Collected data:
=== Section Start ===

This design comes from an exercise in tuning for a short achievable clock period and few clock cycles on the open sky130 flow, not from production work. Function was checked by simulation only, so behaviour that the tests miss may differ from the original. Power is estimated from default activity; no workload was simulated.

[design/flow/design.v]
`timescale 1ns / 1ps
module immgen(
  input i_type, s_type, b_type, u_type, j_type,
  input [31:7] inst,
  output [31:0] imm
);
assign imm = ({32{i_type}} & {{21{inst[31]}}, inst[30:20]}) |
             ({32{s_type}} & {{21{inst[31]}}, inst[30:25], inst[11:7]}) |
             ({32{b_type}} & {{20{inst[31]}}, inst[7], inst[30:25], inst[11:8], 1'b0}) |
             ({32{u_type}} & {inst[31:12], 12'b0}) |
             ({32{j_type}} & {{12{inst[31]}}, inst[19:12], inst[20], inst[30:21], 1'b0});
endmodule
`timescale 1ns / 1ps
module regfile(
    input [4:0] a_rs1,
	output [31:0] rs1,
	input [4:0] a_rs2,
	output [31:0] rs2,
	input [4:0] a_rd,
	input [31:0] rd,
	input we,
	input clk
);
reg [31:0] regfile [31:0];
assign rs1 = a_rs1!=0 ? regfile[a_rs1] : 0;
assign rs2 = a_rs2!=0 ? regfile[a_rs2] : 0;
always @(posedge clk) begin
	if (we)
		regfile[a_rd] <= rd;
end
endmodule
`timescale 1ns / 1ps
module branchcomp (
    input [31:0] a,
    input [31:0] b,
    input br_un,
    output br_eq,
	output br_lt
);
wire [32:0] as = {~br_un & a[31], a};
wire [32:0] bs = {~br_un & b[31], b};
assign br_eq = a == b;
assign br_lt = $signed(as) < $signed(bs);
endmodule
`timescale 1ns / 1ps
module alu (
    input [31:0] a, b,
    input sub,           
    input arith,         
    input sel_add, sel_sll, sel_sr, sel_slt, sel_xor, sel_or, sel_and,
    input lt,            
    output [31:0] sum,
    output [31:0] result
);
wire [31:0] sum_a = a + b;
wire [31:0] sum_s = a - b;
assign sum = sub ? sum_s : sum_a;
wire [31:0] sll = a << b[4:0];
wire [32:0] sr = $signed({arith & a[31], a}) >>> b[4:0];
assign result = ({32{sel_add & ~sub}} & sum_a) |
                ({32{sub}} & sum_s) |
                ({32{sel_sll}} & sll) |
                ({32{sel_sr}}  & sr[31:0]) |
                ({32{sel_slt}} & {31'b0, lt}) |
                ({32{sel_xor}} & (a ^ b)) |
                ({32{sel_or}}  & (a | b)) |
                ({32{sel_and}} & (a & b));
endmodule
`timescale 1ns / 1ps
module loadstoreunit(
    input [2:0] st_funct3,
    input [1:0] st_addr,
    input [31:0] st_data,
    input st_en,
    output [31:0] st_wdata,
    output [3:0] st_we,
    input [2:0] ld_funct3,
    input [1:0] ld_addr,
    output [11:0] ld_sel_next,
    input [11:0] ld_sel,
    input [31:0] data_rdata,
    output [31:0] ld_data
);
assign st_wdata = (st_funct3[1:0] == 2'b00) ? {4{st_data[7:0]}} :
                  (st_funct3[1:0] == 2'b01) ? {2{st_data[15:0]}} :
                  st_data;
wire [3:0] we_b = 4'b0001 << st_addr;
wire [3:0] we_h = st_addr[1] ? 4'b1100 : 4'b0011;
assign st_we = ~st_en ? 4'b0000 :
               (st_funct3[1:0] == 2'b00) ? we_b :
               (st_funct3[1:0] == 2'b01) ? we_h :
               4'b1111;
wire ld_b = ld_funct3[1:0] == 2'b00;
wire ld_h = ld_funct3[1:0] == 2'b01;
wire ld_w = ~ld_b & ~ld_h;
wire ld_s = ~ld_funct3[2];
wire [3:0] lane_b = 4'b0001 << ld_addr;
wire [3:0] lane_h = ld_addr[1] ? 4'b0100 : 4'b0001;
wire [3:0] b0_n = ld_b ? lane_b : ld_h ? lane_h : 4'b0001;
wire [1:0] b1_n = ld_w ? 2'b01 : ld_h ? (ld_addr[1] ? 2'b10 : 2'b01) : 2'b00;
wire [3:0] e_n = ~ld_s ? 4'b0000 : ld_b ? lane_b : ld_h ? (ld_addr[1] ? 4'b1000 : 4'b0010) : 4'b0000;
assign ld_sel_next = {ld_b, ld_w, e_n, b1_n, b0_n};
wire [3:0] b0 = ld_sel[3:0];
wire [1:0] b1 = ld_sel[5:4];
wire [3:0] e  = ld_sel[9:6];
wire sel_w = ld_sel[10];
wire sel_b = ld_sel[11];
wire [7:0] lane0 = data_rdata[7:0];
wire [7:0] lane1 = data_rdata[15:8];
wire [7:0] lane2 = data_rdata[23:16];
wire [7:0] lane3 = data_rdata[31:24];
wire ext = (e[0] & lane0[7]) | (e[1] & lane1[7]) | (e[2] & lane2[7]) | (e[3] & lane3[7]);
wire [7:0] byte0 = ({8{b0[0]}} & lane0) | ({8{b0[1]}} & lane1) | ({8{b0[2]}} & lane2) | ({8{b0[3]}} & lane3);
wire [7:0] byte1 = ({8{b1[0]}} & lane1) | ({8{b1[1]}} & lane3) | {8{ext & sel_b}};
wire [7:0] byte2 = ({8{sel_w}} & lane2) | {8{ext}};
wire [7:0] byte3 = ({8{sel_w}} & lane3) | {8{ext}};
assign ld_data = {byte3, byte2, byte1, byte0};
endmodule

=== Section End ===

Exercise aim:
Beginning with the line above that contains "wire ld_b = ld_funct3[1:0] == 2'b00;", copy each line exactly up to and including the line that contains "wire [3:0] b0 = ld_sel[3:0];", and go no further.

Task solution:
wire ld_b = ld_funct3[1:0] == 2'b00;
wire ld_h = ld_funct3[1:0] == 2'b01;
wire ld_w = ~ld_b & ~ld_h;
wire ld_s = ~ld_funct3[2];
wire [3:0] lane_b = 4'b0001 << ld_addr;
wire [3:0] lane_h = ld_addr[1] ? 4'b0100 : 4'b0001;
wire [3:0] b0_n = ld_b ? lane_b : ld_h ? lane_h : 4'b0001;
wire [1:0] b1_n = ld_w ? 2'b01 : ld_h ? (ld_addr[1] ? 2'b10 : 2'b01) : 2'b00;
wire [3:0] e_n = ~ld_s ? 4'b0000 : ld_b ? lane_b : ld_h ? (ld_addr[1] ? 4'b1000 : 4'b0010) : 4'b0000;
assign ld_sel_next = {ld_b, ld_w, e_n, b1_n, b0_n};
wire [3:0] b0 = ld_sel[3:0];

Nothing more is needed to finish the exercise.